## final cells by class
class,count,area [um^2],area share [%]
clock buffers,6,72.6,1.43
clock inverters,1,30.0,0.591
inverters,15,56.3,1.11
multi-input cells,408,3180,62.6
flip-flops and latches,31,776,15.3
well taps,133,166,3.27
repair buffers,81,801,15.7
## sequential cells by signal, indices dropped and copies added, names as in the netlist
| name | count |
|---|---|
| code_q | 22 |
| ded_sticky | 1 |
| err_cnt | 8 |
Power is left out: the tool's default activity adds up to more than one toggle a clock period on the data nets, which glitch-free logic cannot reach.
`config.mk`:
```
export PLATFORM = sky130hd
export DESIGN_NAME = pe_input_feeder
export DESIGN_NICKNAME = d
export VERILOG_FILES = /design/src/rtl/pe_pkg.sv /design/src/rtl/feeder_out_reg.sv /design/src/rtl/pe_input_feeder.sv
export SDC_FILE = /design/constraint.sdc
export NUM_CORES = 1
export LEC_CHECK = 0
export BUFFER_PORTS_ARGS = -buffer_cell sky130_fd_sc_hd__clkbuf_2
export CORE_ASPECT_RATIO = 0.9
export CORE_UTILIZATION = 55
export DETAILED_ROUTE_END_ITERATION = 8
export GPL_TIMING_DRIVEN = 0
export PLACE_DENSITY = 0.81
export SYNTH_ARGS = -nofsm -noshare
export SYNTH_HDL_FRONTEND = slang
export SYNTH_HIERARCHICAL = 1
export SYNTH_SLANG_ARGS = --single-unit
```
`constraint.sdc`:
```
create_clock -name clk -period 2.7 [get_ports clk]
set_input_delay 0.135 -clock clk [delete_from_list [all_inputs] [get_ports clk]]
set_output_delay 0.135 -clock clk [all_outputs]
set_load 0.005 [all_outputs]
```
`src/rtl/pe_pkg.sv`:
```
`default_nettype none
// ============================================================================
// Module      : pe_pkg
// Description : Shared state encoding, flag positions and default widths for
//               the PE input feeder and the PE itself.
// Revision    : 1.0 - initial release
// ============================================================================
package pe_pkg;

    localparam int c_default_element_width     = 16;
    localparam int c_default_filter_size_width = 4;
    localparam int c_default_row_len_width     = 8;
    localparam int c_default_num_rows_width    = 8;

    // Flag positions inside an IFMAP word of default element width
    localparam int SOR_BIT = c_default_element_width + 1;
    localparam int EOR_BIT = c_default_element_width;

    typedef enum logic [1:0] {
        IDLE        = 2'd0,
        LOAD_FILTER = 2'd1,
        SEND_ROW    = 2'd2,
        DONE        = 2'd3
    } feeder_state_t;

endpackage
`default_nettype wire

```
`src/rtl/feeder_out_reg.sv`:
```
`default_nettype none
// ============================================================================
// Module      : feeder_out_reg
// Description : Registered word-plus-write-enable output stage. The word holds
//               its last value while the enable is low.
// Revision    : 1.0 - initial release
// ============================================================================
module feeder_out_reg #(
    parameter int WIDTH = 16
) (
    input  logic             clk,
    input  logic             rst,
    input  logic             i_load,
    input  logic [WIDTH-1:0] i_data,
    output logic [WIDTH-1:0] o_data,
    output logic             o_wen
);

    logic [WIDTH-1:0] r_data;
    logic             r_wen;

    always_ff @(posedge clk or negedge rst) begin
        if (!rst) begin
            r_data <= '0;
            r_wen  <= 1'b0;
        end else begin
            r_wen <= i_load;
            if (i_load) begin
                r_data <= i_data;
            end
        end
    end

    assign o_data = r_data;
    assign o_wen  = r_wen;

endmodule
`default_nettype wire

```
`src/rtl/pe_input_feeder.sv`:
```
`default_nettype none
// ============================================================================
// Module      : pe_input_feeder
// Description : Frames filter elements then flagged IFMAP rows into the PE
//               write ports, paced by the PE almost-full indications.
//               Optional FEEDER_FILTER_REUSE_EN adds reuse_filter to skip the
//               filter phase.
// Revision    : 1.0 - initial release
// ============================================================================
module pe_input_feeder
    import pe_pkg::*;
#(
    parameter int ELEMENT_WIDTH     = c_default_element_width,
    parameter int FILTER_SIZE_WIDTH = c_default_filter_size_width,
    parameter int ROW_LEN_WIDTH     = c_default_row_len_width,
    parameter int NUM_ROWS_WIDTH    = c_default_num_rows_width
) (
    input  logic                         clk,
    input  logic                         rst,
    input  logic                         start,
`ifdef FEEDER_FILTER_REUSE_EN
    input  logic                         reuse_filter,
`endif
    input  logic [FILTER_SIZE_WIDTH-1:0] filter_size,
    input  logic [ROW_LEN_WIDTH-1:0]     row_len,
    input  logic [NUM_ROWS_WIDTH-1:0]    num_rows,
    input  logic                         filt_valid,
    output logic                         filt_ready,
    input  logic [ELEMENT_WIDTH-1:0]     filt_data,
    input  logic                         ifmap_valid,
    output logic                         ifmap_ready,
    input  logic [ELEMENT_WIDTH-1:0]     ifmap_data,
    input  logic                         filter_full,
    input  logic                         ifmap_full,
    output logic [ELEMENT_WIDTH-1:0]     FILTER,
    output logic                         write_en_filter,
    output logic [ELEMENT_WIDTH+1:0]     IFMAP,
    output logic                         write_en_IFMAP,
    output logic                         busy,
    output logic                         done
);

    localparam logic [FILTER_SIZE_WIDTH-1:0] c_filt_one = 1;
    localparam logic [ROW_LEN_WIDTH-1:0]     c_elem_one = 1;
    localparam logic [NUM_ROWS_WIDTH-1:0]    c_row_one  = 1;

    feeder_state_t                r_state;
    logic [FILTER_SIZE_WIDTH-1:0] r_filter_size;
    logic [FILTER_SIZE_WIDTH-1:0] r_filt_cnt;
    logic [ROW_LEN_WIDTH-1:0]     r_row_len;
    logic [ROW_LEN_WIDTH-1:0]     r_elem_cnt;
    logic [NUM_ROWS_WIDTH-1:0]    r_num_rows;
    logic [NUM_ROWS_WIDTH-1:0]    r_row_cnt;
    logic                         r_busy;
    logic                         r_done;

    logic                         w_skip_filter;
    logic                         w_cfg_filter_empty;
    logic                         w_cfg_ifmap_empty;
    logic                         w_lat_ifmap_empty;
    logic                         w_filt_fire;
    logic                         w_ifmap_fire;
    logic                         w_filt_last;
    logic                         w_elem_last;
    logic                         w_row_last;
    logic                         w_sor;
    logic                         w_eor;
    logic [ELEMENT_WIDTH+1:0]     w_ifmap_word;

`ifdef FEEDER_FILTER_REUSE_EN
    assign w_skip_filter = reuse_filter;
`else
    assign w_skip_filter = 1'b0;
`endif

    // IDLE decides on the live inputs; later phases only see latched values
    assign w_cfg_filter_empty = (filter_size == '0) | w_skip_filter;
    assign w_cfg_ifmap_empty  = (row_len == '0) | (num_rows == '0);
    assign w_lat_ifmap_empty  = (r_row_len == '0) | (r_num_rows == '0);

    assign w_filt_fire  = (r_state == LOAD_FILTER) & filt_valid  & ~filter_full;
    assign w_ifmap_fire = (r_state == SEND_ROW)    & ifmap_valid & ~ifmap_full;
    assign filt_ready   = w_filt_fire;
    assign ifmap_ready  = w_ifmap_fire;

    assign w_filt_last  = (r_filt_cnt + c_filt_one) == r_filter_size;
    assign w_elem_last  = (r_elem_cnt + c_elem_one) == r_row_len;
    assign w_row_last   = (r_row_cnt + c_row_one) == r_num_rows;

    assign w_sor        = (r_elem_cnt == '0);
    assign w_eor        = w_elem_last;
    assign w_ifmap_word = {w_sor, w_eor, ifmap_data};

    always_ff @(posedge clk or negedge rst) begin
        if (!rst) begin
            r_state       <= IDLE;
            r_filter_size <= '0;
            r_filt_cnt    <= '0;
            r_row_len     <= '0;
            r_elem_cnt    <= '0;
            r_num_rows    <= '0;
            r_row_cnt     <= '0;
            r_busy        <= 1'b0;
            r_done        <= 1'b0;
        end else begin
            r_done <= 1'b0;
            case (r_state)
                IDLE: begin
                    if (start) begin
                        r_filter_size <= filter_size;
                        r_row_len     <= row_len;
                        r_num_rows    <= num_rows;
                        r_filt_cnt    <= '0;
                        r_elem_cnt    <= '0;
                        r_row_cnt     <= '0;
                        r_busy        <= 1'b1;
                        if (!w_cfg_filter_empty) begin
                            r_state <= LOAD_FILTER;
                        end else if (!w_cfg_ifmap_empty) begin
                            r_state <= SEND_ROW;
                        end else begin
                            r_state <= DONE;
                            r_done  <= 1'b1;
                        end
                    end
                end
                LOAD_FILTER: begin
                    if (w_filt_fire) begin
                        if (w_filt_last) begin
                            r_filt_cnt <= '0;
                            if (w_lat_ifmap_empty) begin
                                r_state <= DONE;
                                r_done  <= 1'b1;
                            end else begin
                                r_state <= SEND_ROW;
                            end
                        end else begin
                            r_filt_cnt <= r_filt_cnt + c_filt_one;
                        end
                    end
                end
                SEND_ROW: begin
                    if (w_ifmap_fire) begin
                        if (w_elem_last) begin
                            r_elem_cnt <= '0;
                            if (w_row_last) begin
                                r_state <= DONE;
                                r_done  <= 1'b1;
                            end else begin
                                r_row_cnt <= r_row_cnt + c_row_one;
                            end
                        end else begin
                            r_elem_cnt <= r_elem_cnt + c_elem_one;
                        end
                    end
                end
                DONE: begin
                    r_state <= IDLE;
                    r_busy  <= 1'b0;
                end
                default: begin
                    r_state <= IDLE;
                    r_busy  <= 1'b0;
                end
            endcase
        end
    end

    assign busy = r_busy;
    assign done = r_done;

    feeder_out_reg #(
        .WIDTH (ELEMENT_WIDTH)
    ) u_filter_out (
        .clk    (clk),
        .rst    (rst),
        .i_load (w_filt_fire),
        .i_data (filt_data),
        .o_data (FILTER),
        .o_wen  (write_en_filter)
    );

    feeder_out_reg #(
        .WIDTH (ELEMENT_WIDTH + 2)
    ) u_ifmap_out (
        .clk    (clk),
        .rst    (rst),
        .i_load (w_ifmap_fire),
        .i_data (w_ifmap_word),
        .o_data (IFMAP),
        .o_wen  (write_en_IFMAP)
    );

endmodule
`default_nettype wire

```
Yosys cells after proc, flatten, opt, wreduce, memory -nomap -nowiden. Cells that the tools add are included.

Bits in registers: 80. Input port bits: 59. Output and inout port bits: 40.

Add/sub/neg operators: 3. Eq/ne operators: 13. Mux-type cells: 34. Bitwise operators: 8. Reductions and logical operators: 16.

Operator list (number): 2-to-1 mux 8 bit (6); logical NOT 8 bit (5); one-hot mux 8 bit (2 select lines) (2); adder 8 x 1 -> 8 bit, second input constant (2); equality test 8 bit (2); 2-to-1 mux 2 bit (7); 2-to-1 mux 1 bit (12); 2-to-1 mux 4 bit (3); != test 2 bit, second input constant (5); one-hot mux 2 bit (4 select lines) (1); one-hot mux 4 bit (2 select lines) (1); AND reduction 3 bit (2); AND reduction 6 bit (1); nonzero test 2 bit (3); AND reduction 5 bit (1); adder 4 x 1 -> 4 bit, second input constant (1); bitwise AND 1 bit (4); equality test 2 bit, second input constant (2); equality test 4 bit (1); logical NOT 4 bit (1); != test 2 x 1 -> 1 bit, second input constant (2); AND reduction 2 bit (2); one-hot mux 1 bit (3 select lines) (1); equality test 2 x 1 -> 1 bit, second input constant (1); 4 further kinds (6).

Logic depth before layout (Yosys ltp).
Depth in word-level cells: 6. Mapped depth: 10. Depth with buffers taken out: 8.

Cells and area by module. The synthesis kept the hierarchy.

Modules (own cells, without submodules): pe_input_feeder (times used 1, cells each 312, area each 2994.1 µm²); feeder_out_reg (u_ifmap_out) (times used 1, cells each 39, area each 747.0 µm²); feeder_out_reg (u_filter_out) (times used 1, cells each 35, area each 674.4 µm²).

Worst setup path after synthesis. No wires, ideal clock.

Path kind: register -> register. Start point: reg r_row_cnt[0]. End point: reg r_state[0]. Setup time: 128 ps. Data arrival time: 2313 ps. Data required time: 2572 ps. Slack: 259 ps. Cell stages (with the launch flop): 9. Clock period less this slack: 2441 ps. Cells stage by stage: dfrtp_1 > ha_1 > buf_2 > inv_1 > or3_1 > a2111oi_1 > a31oi_1 > nor3_1 > mux2_1.

Word-level cells in the longest chain between the ends: 4.

RTL lines: from (decl) (RTL line pe_input_feeder.sv:53) `logic [NUM_ROWS_WIDTH-1:0] r_row_cnt;`; from (signal assigned) (RTL line pe_input_feeder.sv:150) `r_row_cnt <= r_row_cnt + c_row_one;`; adder 8 x 1 -> 8 bit (RTL line pe_input_feeder.sv:88) `assign w_row_last = (r_row_cnt + c_row_one) == r_num_rows;`; equality test 8 bit (RTL line pe_input_feeder.sv:88); != test 2 bit (no source line); AND reduction 6 bit (no source line); to (signal assigned) (RTL line pe_input_feeder.sv:96) `r_state <= IDLE;`; to (signal assigned) (RTL line pe_input_feeder.sv:118) `r_state <= LOAD_FILTER;`; to (signal assigned) (RTL line pe_input_feeder.sv:120) `r_state <= SEND_ROW;`; to (decl) (RTL line pe_input_feeder.sv:47) `feeder_state_t r_state;`.

No other way between the ends. A chain may end at the register's enable or synchronous reset.

Final worst setup path.
Start point: reg r_elem_cnt[0]. End point: reg r_elem_cnt[0].

Word-level cells in the longest chain between the ends: 5.

RTL lines: from (decl) (RTL line pe_input_feeder.sv:51) `logic [ROW_LEN_WIDTH-1:0] r_elem_cnt;`; from (signal assigned) (RTL line pe_input_feeder.sv:153) `r_elem_cnt <= r_elem_cnt + c_elem_one;`; adder 8 x 1 -> 8 bit * (RTL line pe_input_feeder.sv:87, pe_input_feeder.sv:153); equality test 8 bit (RTL line pe_input_feeder.sv:87) `assign w_elem_last = (r_elem_cnt + c_elem_one) == r_row_len;`; 2-to-1 mux 8 bit * (RTL line pe_input_feeder.sv:144) `if (w_elem_last) begin`; 2-to-1 mux 8 bit * (RTL line pe_input_feeder.sv:143) `if (w_ifmap_fire) begin`; one-hot mux 8 bit (2 select lines) * (RTL line pe_input_feeder.sv:107) `case (r_state)`.

Mark *: on every way between the ends. The rest lies on a longest branch, timed or not. The select of a mux whose other input is x is not followed.

==> metrics.txt <==
result of the run finished clean; crit path max fanout 8; crit path kind flip-flop to flip-flop; die width between 90 and 100 um; crit path launch r_elem_cnt[0]$_DFFE_PN0P_; gr busiest metal met2; Synth cell types 68; Diodes inserted 0; Yosys top cell by area dfrtp_1; CTS tree done; hold crit path type primary input to flip-flop; Slew Viols, Final 0; dpl cell area 0.005049 sq mm; actual slew at the worst max-slew pin 0.6741 ns; post-route cell area approximately 0.0056 sq mm; Leak 2.557 nW; clock transition time at the flip-flop clock pins of the worst setup and hold paths approximately 0.08 ns; most frequent cells in the layout clkbuf_2, dfrtp_1, mux2_2, nand2_1, dlygate4sd3_1; CTS H-tree lvls 3; Setup-failing EPs final 0; final wirelength 10.28 mm; synth top area cells dfrtp_1, mux2_2, mux2_4, xnor2_1, nand2_1; ANT nets after route 0; I/O Buffers 98; share of cells above drive strength 1 0.3977; Vias per Instance 5.707; syn_nets 453; via count about 3600; Async SR Flop Fraction 1.000; R2R Setup Slk 0.14 ns; pwr dens 1047 mW/mm^2; warnings from Yosys 6; Layout Utilization 0.7286; fmax about 0.4 GHz; TNS Setup 0 ns; synthesized flop and latch total 80; worst r2r src r_elem_cnt[0]$_DFFE_PN0P_; Setup Skew 0.01062 ns; Tot GR Track Use 0.2567; CP arrival 2.81 ns; router iterations before antenna repair 4; clk buf depth 2; commonest non-fill, non-tap cell in the layout clkbuf_2; # DRC 0; number of synthesized flops with an enable pin 0; top-area cell type share of the netlist area 0.4534; antenna violations before repair 0; crit end category flip-flop; Global Route met2 Usage 0.4411; met1 Resource Use GR 0.3250; vias in the first global route roughly 3600; Clock Sinks 80; final hold violations 0; Placer Congestion 0.8967; Primary FF master, synth dfrtp_1; WL/cell 16.47 um; crit path time final 2.564 ns; Worst slew margin 0.5459; hold path start ifmap_data[15]; Nets 590; Syn Std Cell Area 0.004415 sq mm; total power 5.840 mW; GR Overflow Total 0; Clk Latency, worst-skew pair 0.36 ns; first-pass GRT wire length 16.50 mm; met3 GRT Util 0.05585; Post-Layout Cell Count roughly 620; Core Rows 30; I/O Pins 99; DP Wirelength 7.322 mm; cells after synthesis 386; Starting DRT DRC Count between 150 and 200; max-cap viol count 0; Starting Density 0.5766; Avg Synthesized Cell Area between 10 and 15 sq um; sequential area share after synthesis 0.4534; Area Growth Syn to Fin 26.35%; TritonCTS buffer count 9; Tcrit/Tclk final 0.9497; Post-Place Cells 581; die height 87 um; CP Launch Type flip-flop; clk root buf clkbuf_8; DIE AREA 0.008391 sq mm; FILL cells 546; Core Box Area 0.007657 sq mm; largest net degree at the start of global routing 42; critical path required time ~3 ns; VDD IR-drop max approximately 0.66 mV
area by class of cell:
cell class	count	area (sq um)	share of cell area
clock inverter	7	102.6	0.01839
buffer	18	155.1	0.02781
clock buffer	9	123.9	0.02220
multi-input combinational	277	2258	0.4048
sequential	80	2004	0.3593
timing repair buffer	126	773.2	0.1386
inverter	11	41.29	0.007401
tap	96	120.1	0.02153
per-stage QoR:
stage | worst slack (ns) | hold slack (ns)
after floorplan | 0.2592 | -0.1606
after global placement | -0.01674 | 0.3668
after detailed placement | -0.1319 | 0.1918
after CTS | 0.01587 | 0.000005551
after global routing | -0.01001 | 0.001074
final | 0.1357 | 0.008827
Yosys cell counts (3+ instances only):
| cell type | n |
|---|---|
| dfrtp_1 | 80 |
| mux2_2 | 35 |
| nand2_1 | 29 |
| mux2_4 | 20 |
| nor2_1 | 15 |
| o21ai_0 | 14 |
| xnor2_1 | 14 |
| a21oi_1 | 11 |
| inv_1 | 11 |
| nand3_1 | 11 |
| nor4_1 | 11 |
| xor2_1 | 9 |
| ha_1 | 8 |
| nor3_1 | 7 |
| o211ai_1 | 7 |
| nand2b_1 | 6 |
| nand4_1 | 6 |
| and3_1 | 5 |
| buf_6 | 5 |
| a22o_1 | 4 |
| a31oi_1 | 4 |
| buf_4 | 4 |
| clkbuf_1 | 4 |
| or3_1 | 4 |
| a211oi_1 | 3 |
| and2_1 | 3 |
| nand3b_1 | 3 |
| nor2b_1 | 3 |
| or2_2 | 3 |
state kept, by name (all words and copies together), names as in the netlist:
name and count:
done 1, r_filt_cnt 4, r_filter_size 4, r_state 2, u_ifmap_out/o_wen 1, r_row_cnt 8
busy 1, r_elem_cnt 8, r_row_len 8, u_ifmap_out/o_data 18, u_filter_out/o_wen 1, r_num_rows 8
u_filter_out/o_data 16
routing by layer:
| metal | vias to the layer above | routed length (um) | part of all wire |
|---|---|---|---|
| met2 | 128 | 4952 | 0.48 |
| met5 | - | 0 | 0 |
| met1 | 1729 | 4495 | 0.44 |
| met4 | 0 | 135 | 0.013 |
| met3 | 12 | 696 | 0.068 |
| li1 | 1692 | - | - |
worst max-delay path, cell delays in order, from the launching register on:
cell and delay (ns):
dfrtp_1 0.45, ha_1 0.30, nor2b_1 0.15, or3_1 0.39, a311oi_4 0.38, a31o_2 0.32, nor2_1 0.14, mux2_2 0.33
where the power goes:
part / switching [mW] / internal (mW) / leakage (nW)
logic: 1.30 / 1.40 / 1.46
registers: 0.415 / 1.72 / 0.980
clock network: 0.474 / 0.533 / 0.116
total: 2.19 / 3.65 / 2.56
timing repair:
action / in CTS / in global routing
endpoints found under the hold margin: 62 / 0
setup endpoints to repair: 1 / 5
hold buffers: 23 / 0
pin swaps: 0 / 1
resized for setup: 2 / 5
buffers inserted: 0 / 4
final timing paths:
check,endpoint,cells after the start
max,r_elem_cnt[0]$_DFFE_PN0P_,7
min,u_ifmap_out/o_data[15]$_DFFE_PN0P_,2
max reg2reg,r_elem_cnt[0]$_DFFE_PN0P_,7
min reg2reg,u_filter_out/o_data[8]$_DFFE_PN0P_,1
max in group asynchronous,r_elem_cnt[3]$_DFFE_PN0P_,3
min in group asynchronous,u_ifmap_out/o_data[10]$_DFFE_PN0P_,2
kinds of logic after synthesis:
logic type / share of synthesized area
DFF: 0.4534
adders and majority gates: 0.02267
AOI/OAI and AO/OA: 0.1068
and+or+nand+nor: 0.1595
muxes: 0.1621
buffers and inverters: 0.04449
xor gates and xnor gates: 0.05101
Power figures use the tool's default switching activity.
_____
## Exercise description
Among the entries above, how many lines include "kinds"? State the number and nothing else.

## Written answer
2